Since I cannot reproduce this, it comes down to figuring out how to reproduce it or attempting to get more information. The error is in the libevent library. Is it reproducible in some way, that I can do too? Perhaps it only happens for the issue reporter.
About, fairly randomly trying, to fix it. The unbound and libevent versions are a couple years older, and there are newer versions. I did not spot a change in Unbound on this topic recently, but there have been issues similar, and this was due to initialization before use, or reuse of event structures. On the libevent change log, there have been mentions of fixes for event_active, event_del for race conditions, and endless loop fix for evmap, but perhaps that is not precisely the bug that it shows in the debug output. It may be helpful though to try that, perhaps use the latest libevent, 2.1.12-stable (from 2020), or 2.2.1 alpha (from 2023). Also the latest Unbound versions could be used.
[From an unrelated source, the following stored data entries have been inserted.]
What follows belongs to an exercise in optimizing a design on an open flow for small area, a short achievable clock period and few clock cycles; a production flow would make more cautious choices.
In this exercise RTL edits were held to simulation tests only and were not proved equivalent to the original.
No activity file was given, so power comes from the tool's default toggle rates.

==> trial 31: inputs <==
==> flow/design.v <==
`default_nettype none
package kdr_pkg;
  localparam int DATA_W = 32;
  localparam int PARAM_W = 16;
  localparam int ACT_W = 3;
  localparam int CFG_IDX_W = 3;
  localparam int KEY_COUNT_DEF = 32;
  localparam int TIMER_BITS_DEF = 16;
  localparam logic [ACT_W-1:0] ACT_TICK   = 3'd0;
  localparam logic [ACT_W-1:0] ACT_PRESS  = 3'd1;
  localparam logic [ACT_W-1:0] ACT_REPEAT = 3'd2;
  localparam logic [ACT_W-1:0] ACT_SHORT  = 3'd3;
  localparam logic [ACT_W-1:0] ACT_LONG   = 3'd4;
  localparam logic [ACT_W-1:0] ACT_CHORD  = 3'd5;
  localparam logic [CFG_IDX_W-1:0] REG_ENABLED     = 3'd0;
  localparam logic [CFG_IDX_W-1:0] REG_ACTIVE_HIGH = 3'd1;
  localparam logic [CFG_IDX_W-1:0] REG_REPEAT_KEYS = 3'd2;
  localparam logic [CFG_IDX_W-1:0] REG_FIRST_DELAY = 3'd3;
  localparam logic [CFG_IDX_W-1:0] REG_PERIOD      = 3'd4;
  localparam logic [PARAM_W-1:0] FIRST_DELAY_RST = 16'd50;
  localparam logic [PARAM_W-1:0] PERIOD_RST      = 16'd20;
  typedef struct packed {
    logic [DATA_W-1:0]  enabled_keys;
    logic [DATA_W-1:0]  active_high_keys;
    logic [DATA_W-1:0]  repeat_keys;
    logic [PARAM_W-1:0] repeat_first_delay;
    logic [PARAM_W-1:0] repeat_period;
  } kdr_cfg_t;
  typedef struct packed {
    logic [ACT_W-1:0]  action;
    logic [DATA_W-1:0] pin_levels;
    logic [DATA_W-1:0] query_mask;
  } kdr_item_t;
  typedef struct packed {
    logic [DATA_W-1:0] selected_keys;
    logic [DATA_W-1:0] pending_presses;
    logic [DATA_W-1:0] debounced_keys;
  } kdr_res_t;
endpackage
`default_nettype wire
`default_nettype none
import kdr_pkg::*;
module kdr_cfg_regs (
  input  wire logic  clk,
  input  wire logic  rst_n,
  input  wire logic                 cfg_valid,
  output      logic                 cfg_ready,
  input  wire logic [CFG_IDX_W-1:0] cfg_index,
  input  wire logic [DATA_W-1:0]    cfg_data,
  output kdr_pkg::kdr_cfg_t   cfg,
  output      logic                 fd_one     
);
  logic [DATA_W-1:0]  en_r, ah_r, rk_r;
  logic [PARAM_W-1:0] fd_r, per_r;
  logic               fd_one_r;
  logic [DATA_W-1:0]  wd;
  logic [PARAM_W-1:0] wd_fd, wd_per;
  logic               we_en, we_ah, we_rk, we_fd, we_per;
  assign cfg_ready = 1'b1;
  assign wd     = cfg_data & {DATA_W{rst_n}};
  assign wd_fd  = (cfg_data[PARAM_W-1:0] & {PARAM_W{rst_n}}) | (FIRST_DELAY_RST & {PARAM_W{~rst_n}});
  assign wd_per = (cfg_data[PARAM_W-1:0] & {PARAM_W{rst_n}}) | (PERIOD_RST & {PARAM_W{~rst_n}});
  assign we_en  = ~rst_n | (cfg_valid & (cfg_index == REG_ENABLED));
  assign we_ah  = ~rst_n | (cfg_valid & (cfg_index == REG_ACTIVE_HIGH));
  assign we_rk  = ~rst_n | (cfg_valid & (cfg_index == REG_REPEAT_KEYS));
  assign we_fd  = ~rst_n | (cfg_valid & (cfg_index == REG_FIRST_DELAY));
  assign we_per = ~rst_n | (cfg_valid & (cfg_index == REG_PERIOD));
  always_ff @(posedge clk) begin
    if (we_en)  en_r  <= wd;
    if (we_ah)  ah_r  <= wd;
    if (we_rk)  rk_r  <= wd;
    if (we_fd)  fd_r  <= wd_fd;
    if (we_fd)  fd_one_r <= (wd_fd == PARAM_W'(1));
    if (we_per) per_r <= wd_per;
  end
  assign fd_one                 = fd_one_r;
  assign cfg.enabled_keys       = en_r;
  assign cfg.active_high_keys   = ah_r;
  assign cfg.repeat_keys        = rk_r;
  assign cfg.repeat_first_delay = fd_r;
  assign cfg.repeat_period      = per_r;
endmodule
`default_nettype wire
`default_nettype none
import kdr_pkg::*;
module kdr_state (
  input  wire logic                 clk,
  input  wire logic                 rst_n,
  input  wire logic                 acc,
  input  wire logic [ACT_W-1:0]     action,
  input  wire logic [DATA_W-1:0]    pins,
  input  wire logic [DATA_W-1:0]    q,
  input  wire kdr_pkg::kdr_cfg_t    cfg,
  input  wire logic                 fd_one,    
  output      logic [DATA_W-1:0]    sel_o,
  output      logic [DATA_W-1:0]    press_o,
  output      logic [DATA_W-1:0]    stable_o
);
  logic [DATA_W-1:0]  press_r, stable_r, rep_r, cnt_a_r, cnt_b_r, sel_r;
  logic [PARAM_W-1:0] tmr_r;
  logic               tpend_r;
  logic [DATA_W-1:0] en, ah, rk;
  assign en = cfg.enabled_keys;
  assign ah = cfg.active_high_keys;
  assign rk = cfg.repeat_keys;
  logic                any_rk;
  logic                rep_fire;
  logic [PARAM_W-1:0]  tmr_any, tmr_none;
  assign any_rk   = |(stable_r & rk);
  assign tmr_any  = (tmr_r == PARAM_W'(1)) ? cfg.repeat_period : tmr_r - 1'b1;
  assign tmr_none = fd_one ? cfg.repeat_period
                                                            : cfg.repeat_first_delay - 1'b1;
  assign rep_fire = tpend_r && (tmr_r == PARAM_W'(1));
  logic d_tick, d_press, d_rep, d_short, d_long, d_chord, chord_ok;
  assign d_tick  = (action == ACT_TICK);
  assign d_press = (action == ACT_PRESS);
  assign d_rep   = (action == ACT_REPEAT);
  assign d_short = (action == ACT_SHORT);
  assign d_long  = (action == ACT_LONG);
  assign d_chord = (action == ACT_CHORD);
  assign chord_ok = &(press_r | ~q);
  logic t_run;       
  logic t_hold;      
  logic s_all;       
  logic c_rep;       
  assign t_run   = acc & d_tick & rst_n;
  assign t_hold  = ~(acc & d_tick) & rst_n;
  assign s_all   = d_press | (d_chord & chord_ok);
  assign c_rep   = acc & (d_rep | d_long);
  logic [DATA_W-1:0] lvl, dis, tg, reff, psel, sel;
  assign lvl  = ~(pins ^ ah);                             
  assign dis  = {DATA_W{t_run}} & en & (stable_r ^ lvl);   
  assign tg   = dis & cnt_b_r & ~cnt_a_r;                 
  assign reff = rep_r | ({DATA_W{rep_fire}} & stable_r & rk);
  assign psel = q & press_r & ({DATA_W{s_all}} | ({DATA_W{d_short}} & ~stable_r) |
                               ({DATA_W{d_long}} & reff));
  assign sel  = (q & reff & {DATA_W{d_rep}}) | psel;
  always_ff @(posedge clk) begin
    cnt_a_r  <= (dis & ~cnt_b_r) | ({DATA_W{t_hold}} & cnt_a_r);
    cnt_b_r  <= (dis & cnt_a_r)  | ({DATA_W{t_hold}} & cnt_b_r);
    stable_r <= (stable_r & {DATA_W{rst_n}}) ^ tg;
    press_r  <= (press_r & ~(psel & {DATA_W{acc}}) & {DATA_W{rst_n}}) | (tg & lvl);
    rep_r    <= reff & ~(q & {DATA_W{c_rep}}) & {DATA_W{rst_n}};
  end
  always_ff @(posedge clk) begin
    if (!rst_n) begin
      tmr_r   <= '0;
      tpend_r <= 1'b0;
    end else begin
      tpend_r <= acc && d_tick;
      if (tpend_r) begin
        tmr_r <= any_rk ? tmr_any : tmr_none;
      end
    end
  end
  always_ff @(posedge clk) begin
    if (acc) begin
      sel_r <= sel;
    end
  end
  assign sel_o    = sel_r;
  assign press_o  = press_r;
  assign stable_o = stable_r;
endmodule
`default_nettype wire
`default_nettype none
import kdr_pkg::*;
module key_debounce_repeat_unit #(
  parameter int KEY_COUNT  = KEY_COUNT_DEF,
  parameter int TIMER_BITS = TIMER_BITS_DEF
) (
  input wire logic   clk,
  input wire logic   rst_n,
  input  wire logic                 in_valid,
  output      logic                 in_ready,
  input  wire logic [ACT_W-1:0]     in_action,
  input  wire logic [DATA_W-1:0]    in_pin_levels,
  input  wire logic [DATA_W-1:0]    in_query_mask,
  output      logic                 out_valid,
  input  wire logic                 out_ready,
  output      logic [DATA_W-1:0]    out_selected_keys,
  output      logic [DATA_W-1:0]    out_pending_presses,
  output      logic [DATA_W-1:0]    out_debounced_keys,
  input  wire logic                 cfg_valid,
  output      logic                 cfg_ready,
  input  wire logic [CFG_IDX_W-1:0] cfg_index,
  input  wire logic [DATA_W-1:0]    cfg_data
);
  kdr_pkg::kdr_cfg_t cfg;
  logic              fd_one;
  logic              out_v_r;
  logic              acc;
  kdr_cfg_regs u_cfg (
    .clk       (clk),
    .rst_n     (rst_n),
    .cfg_valid (cfg_valid),
    .cfg_ready (cfg_ready),
    .cfg_index (cfg_index),
    .cfg_data  (cfg_data),
    .cfg       (cfg),
    .fd_one    (fd_one)
  );
  assign in_ready = !out_v_r || out_ready;
  assign acc      = in_valid && in_ready;
  kdr_state u_state (
    .clk      (clk),
    .rst_n    (rst_n),
    .acc      (acc),
    .action   (in_action),
    .pins     (in_pin_levels),
    .q        (in_query_mask),
    .cfg      (cfg),
    .fd_one   (fd_one),
    .sel_o    (out_selected_keys),
    .press_o  (out_pending_presses),
    .stable_o (out_debounced_keys)
  );
  always_ff @(posedge clk) begin
    if (!rst_n) begin
      out_v_r <= 1'b0;
    end else if (in_ready) begin
      out_v_r <= in_valid;
    end
  end
  assign out_valid = out_v_r;
endmodule
`default_nettype wire
==> flow/flow/run.sh <==
#!/bin/bash
# The standard layout, with two changes: ports are buffered with plain buf_1
# cells (timing repair may upsize them) instead of the delay cells buffer_ports
# picks by default, and clock tree synthesis uses larger sink clusters and
# inserts no dummy loads.
set -euo pipefail
export BUFFER_PORTS_ARGS="-buffer_cell sky130_fd_sc_hd__buf_1"
export CTS_ARGS="-sink_clustering_enable -repair_clock_nets -dont_use_dummy_load -sink_clustering_size 12 -sink_clustering_max_diameter 50 -buf_list {sky130_fd_sc_hd__clkbuf_8}"
bash standard.sh > standard_flow.log 2>&1
==> flow/standard.sh <==
#!/bin/bash
# synth_recipe.tcl (not shown) runs the flow's synth.tcl, then flattens the netlist and writes it again
# the make line also repeats each setting of config.mk as NAME=value (left out here)
make -C /OpenROAD-flow-scripts/flow DESIGN_CONFIG=/design/flow/config.mk WORK_HOME=/design/flow/orfs CLKGATE_MAP_FILE= SYNTH_SCRIPT=/design/flow/synth_recipe.tcl "${@:-finish}"
==> flow/config.mk <==
export PLATFORM = sky130hd
export DESIGN_NAME = key_debounce_repeat_unit
export DESIGN_NICKNAME = key_debounce_repeat_unit
export VERILOG_FILES = /design/flow/design.v
export SDC_FILE = /design/flow/constraint.sdc
export NUM_CORES = 4
export LEC_CHECK = 0
export CAP_MARGIN = 20
export CORE_MARGIN = 2
export CORE_UTILIZATION = 45
export SETUP_SLACK_MARGIN = 2.65
export SLEW_MARGIN = 20
export TNS_END_PERCENT = 20
==> flow/constraint.sdc <==
create_clock -name core_clock -period 5.0 [get_ports {clk}]
set_input_delay 1.0000 -clock core_clock [delete_from_list [all_inputs] [get_ports {clk}]]
set_output_delay 1.0000 -clock core_clock [all_outputs]
set_load 0.01 [all_outputs]
==> inputs of trial 36, as changes to trial 31 <==
--- a/flow/flow/run.sh
+++ b/flow/flow/run.sh
@@ -7,3 +7,3 @@
 export BUFFER_PORTS_ARGS="-buffer_cell sky130_fd_sc_hd__buf_1"
-export CTS_ARGS="-sink_clustering_enable -repair_clock_nets -dont_use_dummy_load -sink_clustering_size 12 -sink_clustering_max_diameter 50 -buf_list {sky130_fd_sc_hd__clkbuf_8}"
+export CTS_ARGS="-sink_clustering_enable -repair_clock_nets -dont_use_dummy_load -sink_clustering_size 16 -sink_clustering_max_diameter 60 -buf_list {sky130_fd_sc_hd__clkbuf_8}"
 bash standard.sh > standard_flow.log 2>&1
--- a/flow/config.mk
+++ b/flow/config.mk
@@ -12,2 +12 @@
 export SLEW_MARGIN = 20
-export TNS_END_PERCENT = 20
==> inputs of build 30, as changes to trial 31 <==
--- a/flow/config.mk
+++ b/flow/config.mk
@@ -9,5 +9,4 @@
 export CORE_MARGIN = 2
-export CORE_UTILIZATION = 45
+export CORE_UTILIZATION = 55
 export SETUP_SLACK_MARGIN = 2.65
 export SLEW_MARGIN = 20
-export TNS_END_PERCENT = 20
==> qor summary <==
                                                                         trial 36        build 30        trial 31
Routed met2 length                                                       22100 um        21300 um        22100 um
Power in combinational cells                                             0.504 mW        0.509 mW        0.510 mW
Layout Cell Area excl Fill                                            17600 sq um     17600 sq um     17800 sq um
Maximum number of pins on one net before global-route repair                   52              66              57
Worst path setup slack after routing                                      2.62 ns         2.63 ns         2.59 ns
Post-Place Setup Slack                                                    1.44 ns         1.79 ns         1.47 ns
Total number of vias                                                        12500           12700           12500
Number of tap cells added at floorplan                                        442             341             442
Number of antenna violations at the first check in global routing               3               1               1
Clock transition at the registers of the reported paths                   0.10 ns         0.08 ns         0.08 ns
Cell with the biggest individual delay on the critical path                nor4_2         or4bb_1         a21oi_4
Run status                                                         finished clean  finished clean  finished clean
Total of cells resized after clock tree synthesis                              56              25              52
Clock share of power                                                        28.6%           30.2%           31.2%
Worst-case hold slack                                                    0.459 ns        0.450 ns        0.453 ns
First-pass GRT wire length                                               70400 um        67100 um        70400 um
Testbench counts of trial 31, summed over its fixed seeds: cycles 24,131.
Testbench counts of trial 36, summed over its fixed seeds: cycles 24,131.
Testbench counts of build 30, summed over its fixed seeds: cycles 24,131.

port drivers added, routing unchanged:
The results above use ideal ports. As a check the final layouts listed here were re-extracted and re-timed, cells and wires unchanged.
Step 1: set_driving_cell puts a clkbuf_16 on clk and a buf_2 on each other input, an assumption about the parent block.
Step 2 moves the port delays by t, midway between the first and last clock arrival at a register: inputs arrive t later, outputs are due t later. That takes back most of the time a late clock gives input paths.
a / b / c = ideal / step 1 / step 2; a / b = the first two.
run	t, ns	setup slack, ns	worst setup path after step 2	latest minus earliest clock arrival (ns)	worst register clock-pin slew, ns
trial 31	0.593	2.593 / 2.572 / 2.018	input to register	0.038 / 0.038	0.08 / 0.08
trial 36	0.657	2.621 / 2.638 / 1.984	input to register	0.053 / 0.053	0.11 / 0.11
build 30	0.577	2.632 / 2.628 / 2.078	input to register	0.035 / 0.036	0.09 / 0.09
After both steps every run listed still meets setup and hold. The setup slack of trial 36, which loses most, moves by +0.017 ns with the drivers and by -0.637 ns with both steps.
The question is if the bug is in there too. This is somewhat likely, that the bug then persists, but good to rule out.
Then it would be down to figuring out where the problem comes from. The interaction in Unbound, if repeatable, could be useful to have. What sort of activity is happening that causes this. Logs could tell more.
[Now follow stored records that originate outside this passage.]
This is an optimization exercise on Yosys and OpenROAD, whose aim is small area, a short achievable clock period and few clock cycles per item, not a production implementation. RTL that was checked went through simulation tests only; none was proved equivalent to the original.

==> inputs of build 49 <==
==> flow/design.v (excerpt) <==
module bpm_pos_calc (
    input  logic        clk,
    input  logic        rst,
    input  logic        data_valid,
    input  logic [31:0] A_IN,
    input  logic [31:0] B_IN,
    input  logic [31:0] C_IN,
    input  logic [31:0] D_IN,
    input  logic [15:0] Diameter,
    output logic [24:0] X,
    output logic [24:0] Y,
    output logic [33:0] S,
    output logic [1:0]  err,
    output logic        busy,
    output logic        rdy
);
==> module bpm_pos_calc, before the edit <==
module bpm_pos_calc (
    input  logic        clk,
    input  logic        rst,
    input  logic        data_valid,
    input  logic [31:0] A_IN,
    input  logic [31:0] B_IN,
    input  logic [31:0] C_IN,
    input  logic [31:0] D_IN,
    input  logic [15:0] Diameter,
    output logic [24:0] X,
    output logic [24:0] Y,
    output logic [33:0] S,
    output logic [1:0]  err,
    output logic        busy,
    output logic        rdy
);
    logic [31:0] a_r, c_r;
    logic [32:0] sab, scd;
    logic [21:0] kr;        
    logic        kx, kyn;   
    logic        kp;        
    logic [32:0] rx, ry;
    logic [24:0] wx, wy;
    logic [4:0]  cnt;
    logic        last;
    assign last = (cnt == 5'd23);
    logic b24, b23;
    assign b24 = (Diameter >= 16'd33555);
    assign b23 = ((Diameter >= 16'd16778) && !b24) || (Diameter >= 16'd50332);
    logic [22:0] p125;
    assign p125 = {kr[15:0], 7'b0} - {7'b0, kr[15:0]} - {6'b0, kr[15:0], 1'b0};
    function automatic logic [32:0] add_ks(input logic [31:0] x, input logic [31:0] y);
        logic [31:0] g, p, g2, p2;
        g = x & y;
        p = x ^ y;
        for (int d = 1; d < 32; d = d * 2) begin
            g2 = g;
            p2 = p;
            for (int i = d; i < 32; i++) begin
                g2[i] = g[i] | (p[i] & g[i-d]);
                p2[i] = p[i] & p[i-d];
            end
            g = g2;
            p = p2;
        end
        add_ks = {g[31], (x ^ y) ^ {g[30:0], 1'b0}};
    endfunction
    function automatic logic [34:0] add3(input logic [34:0] p, input logic [34:0] x,
                                         input logic [34:0] y);
        logic [34:0] sm, cy;
        sm = p ^ x ^ y;
        cy = (p & x) | (p & y) | (x & y);
        add3 = sm + {cy[33:0], 1'b1};
    endfunction
    function automatic logic [34:0] step_r(input logic [32:0] r, input logic [31:0] a,
                                           input logic [32:0] s, input logic k);
        logic [34:0] r2, ka, c0, c1, c2;
        r2 = {1'b0, r, 1'b0};
        ka = {3'b0, a & {32{k}}};
        c0 = r2 + ka;
        c1 = add3(r2, ka, ~{2'b0, s});
        c2 = add3(r2, ka, ~{1'b0, s, 1'b0});
        if (!c2[34])      step_r = {2'd2, c2[32:0]};
        else if (!c1[34]) step_r = {2'd1, c1[32:0]};
        else              step_r = {2'd0, c0[32:0]};
    endfunction
    function automatic logic [24:0] step_w(input logic [24:0] w, input logic kp,
                                           input logic [1:0] t);
        logic [24:0] wm1, wp1;
        wm1 = w - 25'd1;
        wp1 = w + 25'd1;
        case ({kp, t})
            3'b000, 3'b101: step_w = {w[23:0], 1'b0};
            3'b001, 3'b110: step_w = {w[23:0], 1'b1};
            3'b010:         step_w = {wp1[23:0], 1'b0};
            default:        step_w = {wm1[23:0], 1'b1};
        endcase
    endfunction
    function automatic logic [24:0] fin_res(input logic [24:0] w, input logic [32:0] r,
                                            input logic [32:0] s, input logic t);
        logic [24:0] wp1;
        logic        up;
        wp1 = w + 25'd1;
        up  = w[24] && (t ? ({r, 1'b0} != {1'b0, s}) : (r != 33'd0));
        if (s == 33'd0) fin_res = 25'd0;
        else if (!up)   fin_res = {w[23:0], t};
        else if (t)     fin_res = {wp1[23:0], 1'b0};
        else            fin_res = {w[23:0], 1'b1};
    endfunction
    logic [1:0]  tx, ty;
    logic [32:0] nrx, nry;
    assign {tx, nrx} = step_r(rx, a_r, sab, kx);
    assign {ty, nry} = step_r(ry, c_r, scd, !kyn);
    always_ff @(posedge clk or posedge rst) begin
        if (rst) begin
            busy <= 1'b0;
            rdy  <= 1'b0;
            X    <= '0;
            Y    <= '0;
            S    <= '0;
            err  <= '0;
        end else begin
            rdy <= 1'b0;
            if (!busy) begin
                busy <= data_valid;
            end else if (last) begin
                busy <= 1'b0;
                rdy  <= 1'b1;
                X    <= fin_res(wx, rx, sab, tx[0]);
                Y    <= fin_res(wy, ry, scd, ty[0]);
                S    <= {1'b0, sab} + {1'b0, scd};
                err  <= {scd == 33'd0, sab == 33'd0};
            end
        end
    end
    always_ff @(posedge clk) begin
        if (!busy) begin
            a_r <= A_IN;
            c_r <= C_IN;
            sab <= add_ks(A_IN, B_IN);
            scd <= add_ks(C_IN, D_IN);
        end
    end
    always_ff @(posedge clk) begin
        if (!busy) begin
            rx  <= b24 ? {1'b0, A_IN} : 33'd0;
            ry  <= b24 ? {1'b0, C_IN} : 33'd0;
            wx  <= 25'd0;
            wy  <= 25'd0;
            kp  <= b24;
            kx  <= b23;
            kyn <= !b23;
            kr  <= {6'd0, Diameter};
            cnt <= 5'd0;
        end else begin
            rx  <= nrx;
            ry  <= nry;
            wx  <= step_w(wx, kp, tx);
            wy  <= step_w(wy, kp, ty);
            kp  <= kx;
            cnt <= cnt + 5'd1;
            if (cnt == 5'd0) begin
                kx  <= p125[20];
                kyn <= !p125[20];
                kr  <= {p125[19:0], 2'b00};
            end else begin
                kx  <= kr[21];
                kyn <= !kr[21];
                kr  <= {kr[20:0], 1'b0};
            end
        end
    end
endmodule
It is possible to compile Unbound without libevent, --without-libevent, it then uses a builtin, select-based, event report back end. That would not loop inside libevent any more, and perhaps show the bug in Unbound, due to different code.
There is also libev, another event library that can be used, it is like libevent, but different code. It is perhaps precisely the alternative that is needed, in that it works like libevent, but would have different code inside. This may, if the bug is in Unbound, expose the bug in a different way. This would tell if the bug is in Unbound or the library, or specific to a library version.
In https://github.com/libevent/libevent/blob/master/event.c the event_active_nolock_ routine calls the callback from the user always, so it could then be calling the unbound callback routine a lot of times, which unbound callback routine is that? That would help pinpoint what events are involved. If the callback routine from unbound is not called, by event_callback_activate_nolock_ at 3053, the routine must return at 3016 with the ev->ev_flags & EVLIST_FINALIZING condition. That has a debug comment too. Of course the list should not be an endless loop. But this explains what it is doing in that list. Perhaps debug code for the condition in 3016 could be helpful, and the debug assertions from libevent. Then in https://github.com/libevent/libevent/blob/master/evmap.c there is the evmap_io_active_ routine. It loops over the list and calls the routine. The list must have been endless before the routine was started, I guess. That does not immediately reveal why the list was endless. And all of this could be due to Unbound calling the library or not re-initializing memory, possibly.
(maybe related to #1113)
Thanks for your suggestions. I've added some more GDB screenshots, but currently, I still can't reproduce the issue.
After searching the code for the event for comm_point_tcp_handle_callback, I have found that it has a boolean, event_added, and this tracks if the event has been added, with event_add, or not. This seems to be set when it is added, and unset when it is removed. It makes sure the event is not added twice, or deleted twice. So I believe that this event is not added twice or deleted twice. If that is not the source of the problem, eg. not a problem in event_add or event_del calls for the event, it would then have to be something else. The code performs a clean malloc, zeroed, before use of the struct event. A look in the code did not find the issue. For reproduction I would want to test the latest code, and then try to have debug. The tcp handler event has both a timeout as well as read and write events for it, where other event elements have only the fd or only timeouts, with UDP based communication, it also flips the timeouts and read and write flags for the TCP communication of DNS datagrams over TCP, and that is different from other event elements, but I see no obvious failure.